UV damage endonuclease employs a novel dual-dinucleotide flipping mechanism to recognize different DNA lesions

• Published in: Nucleic acids research Vol. 41; no. 2; pp. 1363 - 1371
• Main Authors: Meulenbroek, Elisabeth M, Peron Cane, Caroline, Jala, Isabelle, Iwai, Shigenori, Moolenaar, Geri F, Goosen, Nora, Pannu, Navraj S
• Format: Journal Article
• Language: English
• Published: England Oxford University Press 01.01.2013
• Subjects: Amino Acid Sequence; DNA; DNA - chemistry; DNA Damage; DNA Repair Enzymes - chemistry; DNA Repair Enzymes - metabolism; Endodeoxyribonucleases - chemistry; Endodeoxyribonucleases - metabolism; Endonuclease; Enzymes; Metals - chemistry; Models, Molecular; Molecular Sequence Data; purines; Pyrimidine Dimers - metabolism; pyrimidines; Sequence Alignment; Structural Biology; Sulfolobus acidocaldarius; Sulfolobus acidocaldarius - enzymology; Survival
• ISSN: 0305-1048; 1362-4962
• DOI: 10.1093/nar/gks1127

Repairing damaged DNA is essential for an organism's survival.
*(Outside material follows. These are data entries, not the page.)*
File: config.mk
export PLATFORM = sky130hd
export DESIGN_NAME = spi_bus_sequencer
export DESIGN_NICKNAME = d
export VERILOG_FILES = /design/src/rtl/spi_bus_sequencer_pkg.sv /design/src/rtl/spi_bus_sequencer.sv
export SDC_FILE = /design/constraint.sdc
export NUM_CORES = 1
export LEC_CHECK = 0
export BUFFER_PORTS_ARGS = -buffer_cell sky130_fd_sc_hd__buf_2
export CAP_MARGIN = 30
export CORE_ASPECT_RATIO = 1.25
export CORE_MARGIN = 1.5
export CORE_UTILIZATION = 45
export CTS_CLUSTER_SIZE = 28
export DETAILED_ROUTE_END_ITERATION = 8
export GPL_TIMING_DRIVEN = 0
export PLACE_DENSITY = 0.66
export SLEW_MARGIN = 5
export SYNTH_ARGS = -nofsm -noshare
export SYNTH_HDL_FRONTEND = slang
export SYNTH_SLANG_ARGS = --single-unit
File: constraint.sdc
create_clock -name clk -period 4 [get_ports clk]
set_input_delay 0.4 -clock clk [delete_from_list [all_inputs] [get_ports clk]]
set_output_delay 0.4 -clock clk [all_outputs]
set_load 0.1 [all_outputs]
File: src/rtl/spi_bus_sequencer_pkg.sv
// Shared definitions for the SPI-to-Xosera bus sequencer: command bit
// positions, sequencer states and the status byte returned while busy.
package xv;

    localparam int CMD_CS = 7;
    localparam int CMD_WR = 6;
    localparam int CMD_RS = 5;
    localparam int CMD_BS = 4;

    localparam logic [7:0] STATUS_BYTE = 8'hCB;

    typedef enum logic [2:0] {
        ST_CMD,
        ST_PAYLOAD,
        ST_SETUP,
        ST_STROBE,
        ST_RECOVER
    } state_e;

endpackage

File: src/rtl/spi_bus_sequencer.sv
// Turns two-byte SPI packets (command + payload) into one timed Xosera bus
// cycle: setup with select high, a select-low strobe, then one recovery cycle.
module spi_bus_sequencer
    import xv::*;
#(
    parameter int SETUP_CYCLES = 1,
    parameter int CS_CYCLES    = 2
) (
    input  logic       clk,
    input  logic       reset_n_i,
    input  logic       select_i,
    input  logic       rx_strobe_i,
    input  logic [7:0] rx_byte_i,
    output logic [7:0] tx_byte_o,
    output logic       bus_cs_n_o,
    output logic       bus_rd_nwr_o,
    output logic       bus_bytesel_o,
    output logic [3:0] bus_reg_num_o,
    output logic [7:0] bus_data_o,
    input  logic [7:0] bus_data_i,
    output logic       soft_reset_o,
    output logic       busy_o,
    output logic       overrun_o
);

    // Counter reload values: a load of N-1 gives N cycles in the state.
    localparam logic [3:0] SETUP_LOAD = 4'(SETUP_CYCLES - 1);
    localparam logic [3:0] CS_LOAD    = 4'(CS_CYCLES - 1);

    state_e     state_q, state_d;
    logic [3:0] cnt_q, cnt_d;
    // Command fields kept without RS: {CS, WR, BS, R3..R0}
    logic [6:0] cmd_q, cmd_d;
    logic [7:0] rd_data_q, rd_data_d;
    logic [7:0] tx_q, tx_d;
    logic       cs_n_q, cs_n_d;
    logic       rd_nwr_q, rd_nwr_d;
    logic       bytesel_q, bytesel_d;
    logic [3:0] reg_num_q, reg_num_d;
    logic [7:0] data_q, data_d;
    logic       soft_q, soft_d;
    logic       busy_q, busy_d;
    logic       overrun_q, overrun_d;

    always_comb begin
        state_d   = state_q;
        cnt_d     = cnt_q;
        cmd_d     = cmd_q;
        rd_data_d = rd_data_q;
        rd_nwr_d  = rd_nwr_q;
        bytesel_d = bytesel_q;
        reg_num_d = reg_num_q;
        data_d    = data_q;
        overrun_d = overrun_q;
        soft_d    = 1'b0;

        case (state_q)
            ST_CMD: begin
                if (rx_strobe_i) begin
                    cmd_d = {rx_byte_i[CMD_CS], rx_byte_i[CMD_WR],
                             rx_byte_i[CMD_BS], rx_byte_i[3:0]};
                    if (rx_byte_i[CMD_RS]) begin
                        soft_d    = 1'b1;
                        overrun_d = 1'b0;
                    end else begin
                        state_d = ST_PAYLOAD;
                    end
                end
            end
            ST_PAYLOAD: begin
                // A strobe wins over a simultaneous deselect.
                if (rx_strobe_i) begin
                    data_d = rx_byte_i;
                    if (cmd_q[6]) begin
                        state_d   = ST_SETUP;
                        cnt_d     = SETUP_LOAD;
                        rd_nwr_d  = ~cmd_q[5];
                        bytesel_d = cmd_q[4];
                        reg_num_d = cmd_q[3:0];
                    end else begin
                        state_d = ST_CMD;
                    end
                end else if (!select_i) begin
                    state_d = ST_CMD;
                end
            end
            ST_SETUP: begin
                if (rx_strobe_i) overrun_d = 1'b1;
                if (cnt_q == 4'd0) begin
                    state_d = ST_STROBE;
                    cnt_d   = CS_LOAD;
                end else begin
                    cnt_d = cnt_q - 4'd1;
                end
            end
            ST_STROBE: begin
                if (rx_strobe_i) overrun_d = 1'b1;
                if (cnt_q == 4'd0) begin
                    state_d = ST_RECOVER;
                    if (rd_nwr_q) rd_data_d = bus_data_i;
                end else begin
                    cnt_d = cnt_q - 4'd1;
                end
            end
            ST_RECOVER: begin
                if (rx_strobe_i) overrun_d = 1'b1;
                state_d = ST_CMD;
            end
            default: state_d = ST_CMD;
        endcase

        // Outputs are registered from the next state so they line up with it.
        cs_n_d = (state_d != ST_STROBE);
        busy_d = (state_d == ST_SETUP) || (state_d == ST_STROBE) ||
                 (state_d == ST_RECOVER);
        tx_d   = (state_d == ST_CMD) ? rd_data_d : STATUS_BYTE;
    end

    always_ff @(posedge clk or negedge reset_n_i) begin
        if (!reset_n_i) begin
            state_q   <= ST_CMD;
            cnt_q     <= 4'd0;
            cmd_q     <= 7'd0;
            rd_data_q <= 8'h00;
            tx_q      <= 8'h00;
            cs_n_q    <= 1'b1;
            rd_nwr_q  <= 1'b1;
            bytesel_q <= 1'b0;
            reg_num_q <= 4'd0;
            data_q    <= 8'h00;
            soft_q    <= 1'b0;
            busy_q    <= 1'b0;
            overrun_q <= 1'b0;
        end else begin
            state_q   <= state_d;
            cnt_q     <= cnt_d;
            cmd_q     <= cmd_d;
            rd_data_q <= rd_data_d;
            tx_q      <= tx_d;
            cs_n_q    <= cs_n_d;
            rd_nwr_q  <= rd_nwr_d;
            bytesel_q <= bytesel_d;
            reg_num_q <= reg_num_d;
            data_q    <= data_d;
            soft_q    <= soft_d;
            busy_q    <= busy_d;
            overrun_q <= overrun_d;
        end
    end

    assign tx_byte_o     = tx_q;
    assign bus_cs_n_o    = cs_n_q;
    assign bus_rd_nwr_o  = rd_nwr_q;
    assign bus_bytesel_o = bytesel_q;
    assign bus_reg_num_o = reg_num_q;
    assign bus_data_o    = data_q;
    assign soft_reset_o  = soft_q;
    assign busy_o        = busy_q;
    assign overrun_o     = overrun_q;

endmodule

After elaboration in Yosys (flattened, before gate mapping)
Cells that the tools add are included.

Input bits: 20. Flip-flop bits (word level): 48.

Muxes and demuxes: 24. Bitwise logic cells: 1. Equality and inequality tests: 14. Reduce and logical (&&, ||, !) cells: 13. $add $sub $neg: 1.

Operators with widths (number): $mux 8 (4); $mux 3 (6); $mux 4 (4); $eq 3x2->1 const B (4); $pmux 3 s4 (1); $pmux 4 s3 (1); $ne 2x2->1 const B (5); $reduce_and 4->1 (2); $eq 3x3->1 const B (2); $logic_not 3->1 (2); $mux 1 (6); $logic_not 4->1 (1); $reduce_and 2->1 (2); $sub 4x1->4 const B (1); $eq 3x1->1 const B (1); $ne 3x2->1 const B (1); $reduce_and 3->1 (1); $reduce_bool 3->1 (1); $reduce_or 3->1 (1); $logic_or 1x1->1 (2); $mux 2 (1); $ne 2x1->1 const B (1); $pmux 1 s2 (1); $reduce_bool 2->1 (1); $not 1->1 (1).

Longest topological paths before layout
Depth after elaboration: 6. Depth in mapped cells: 6. Depth with buffers taken out: 5.

Worst setup path after synthesis
No wires, ideal clock.

Kind: flip-flop to flip-flop. From: register rd_nwr_q (netlist: bus_rd_nwr_o). To: register tx_q[2] (netlist: tx_byte_o[2]). Path buffers: 1. Arrival time: 1597 ps. Slack: 2316 ps. Setup time: 87 ps. Clock period less this slack: 1684 ps. Stages on the path, launching flop included: 5. Cells stage by stage: dfstp_2 -> and4b_1 -> buf_1 -> nand3_1 -> a22oi_1.

Cells in the longest elaborated chain, start to end: 4.

Ends and longest elaborated chain: start: declaration (line spi_bus_sequencer.sv:37) `logic rd_nwr_q, rd_nwr_d;`; start signal: assignment (line spi_bus_sequencer.sv:141) `rd_nwr_q <= rd_nwr_d;`; $mux 8 (line spi_bus_sequencer.sv:100) `if (rd_nwr_q) rd_data_d = bus_data_i;`; $mux 8 (line spi_bus_sequencer.sv:98) `if (cnt_q == 4'd0) begin`; $mux 8 (line spi_bus_sequencer.sv:57) `case (state_q)`; $mux 8 (line spi_bus_sequencer.sv:116) `tx_d = (state_d == ST_CMD) ? rd_data_d : STATUS_BYTE;`; via tx_d[2] (line spi_bus_sequencer.sv:35) `logic [7:0] tx_q, tx_d;`; end signal: assignment (line spi_bus_sequencer.sv:139) `tx_q <= tx_d;`; end: declaration (line spi_bus_sequencer.sv:35).

The timed path passes the listed nets, and every way through them passes these cells. A chain may end at the register's enable or synchronous reset.

Worst setup path after layout
From: register cnt_q[0]. To: register tx_q[0] (netlist: tx_byte_o[0]).

Cells in the longest elaborated chain, start to end: 5. Elaborated cells between the ends (all ways): 8. Classes of those cells: mux (6); reduce/logical (2).

Ends and longest elaborated chain: start: declaration (line spi_bus_sequencer.sv:31) `logic [3:0] cnt_q, cnt_d;`; start signal: assignment (line spi_bus_sequencer.sv:136) `cnt_q <= cnt_d;`; $logic_not 4->1 * (line spi_bus_sequencer.sv:89, spi_bus_sequencer.sv:98); $mux 3 (on tied branches) (line spi_bus_sequencer.sv:98, spi_bus_sequencer.sv:89); $pmux 3 s4 (line spi_bus_sequencer.sv:57); $logic_not 3->1 (line spi_bus_sequencer.sv:116); $mux 8 * (line spi_bus_sequencer.sv:116); via tx_d[0] (line spi_bus_sequencer.sv:35).

The timed path passes the listed nets; every way through them passes the cells marked *.

==> metrics <==
# rows=27; minimum clock period=1.80 ns; port bufs=45; Worst setup SP type=flip-flop; Seq/Total Area, Yosys=59.5%; Final Skew=0.00603 ns; later-pin clock latency in the skew report=0.30 ns; Mapped Nets=181; status=complete, no violations; clk root buf=clkbuf_8; clock sink total=48; share of layout cells above drive strength 1=40.8%; WL final=3.85 mm; wire per inst=14.2 um; largest net degree at the start of global routing=26; gr ovfl total=0; antenna viol nets, final=0; Fmax achieved=556 MHz; mapped cell area=2020 um^2; Slew headroom=57.5%; HP Class=in -> async; Slew Viols, Final=0; total core area=4360 um^2; critical path arrival=1.96 ns; io pins=46; Final setup viols=0; gpl congestion=0.788; mean area per synthesized cell=12.7 um^2; global routing usage on met1=19.3%; FF+latch count, synth=48; cts repair resizes=0; post-synthesis instance total=159; H-tree level count=2; DR iter-0 viols=66; Pre-Repair DR Iteration Count=4; CTS Buf Count=5; reg2reg path depth=6; Data required, critical path=4.16 ns; Vias/cell=5.25; register clock-pin slew on the reported worst setup and hold paths=0.08 ns; worst hold slack=0.0881 ns; Final period util=45.0%; Clock Path Buffers=2; post-cts hold buffer count=0; Slew @ Worst Pin=0.635 ns; initial antenna violation count=0; Hold Violations, Final=0; CP max FO=9; Syn-to-layout area delta=20.5%; Residual DRC=0; GRT met2 Usage=31.5%; Yosys Warn Count=0; Setup crit end kind=flip-flop; first-pass GRT wire length=6.66 mm; Die Wd=63.0 um; Setup TNS Final=0 ns; Area contributors post-synth=dfrtp_1, mux2_2, o21ai_0; RSZ-0062 raised after global routing=false; Die Span Y=77.9 um; post-synth cell types=44; Synth area leader=dfrtp_1; vias=1,424; # diodes=0; top cell type's share of synthesized area=56.9%; Post-DP HPWL=2.91 mm; Setup CP Type=reg -> reg; max-cap violations=0; die area=4910 um^2; vias in the first global route=1,490; M3 GR Usage=4.78%; Initial Util=46.4%; Setup Buffers After CTS=0; CTS tree=built; GR peak layer=met2; GRT Util Overall=17.4%; Final nets=234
UV damage endonuclease (UVDE) is a DNA-repair enzyme that can recognize and incise different types of damaged DNA. We present the structure of Sulfolobus acidocaldarius UVDE on its own and in a pre-catalytic complex with UV-damaged DNA containing a 6-4 photoproduct showing a novel 'dual dinucleotide flip' mechanism for recognition of damaged dipyrimidines: the two purines opposite to the damaged pyrimidine bases are flipped into a dipurine-specific pocket, while the damaged bases are also flipped into another cleft.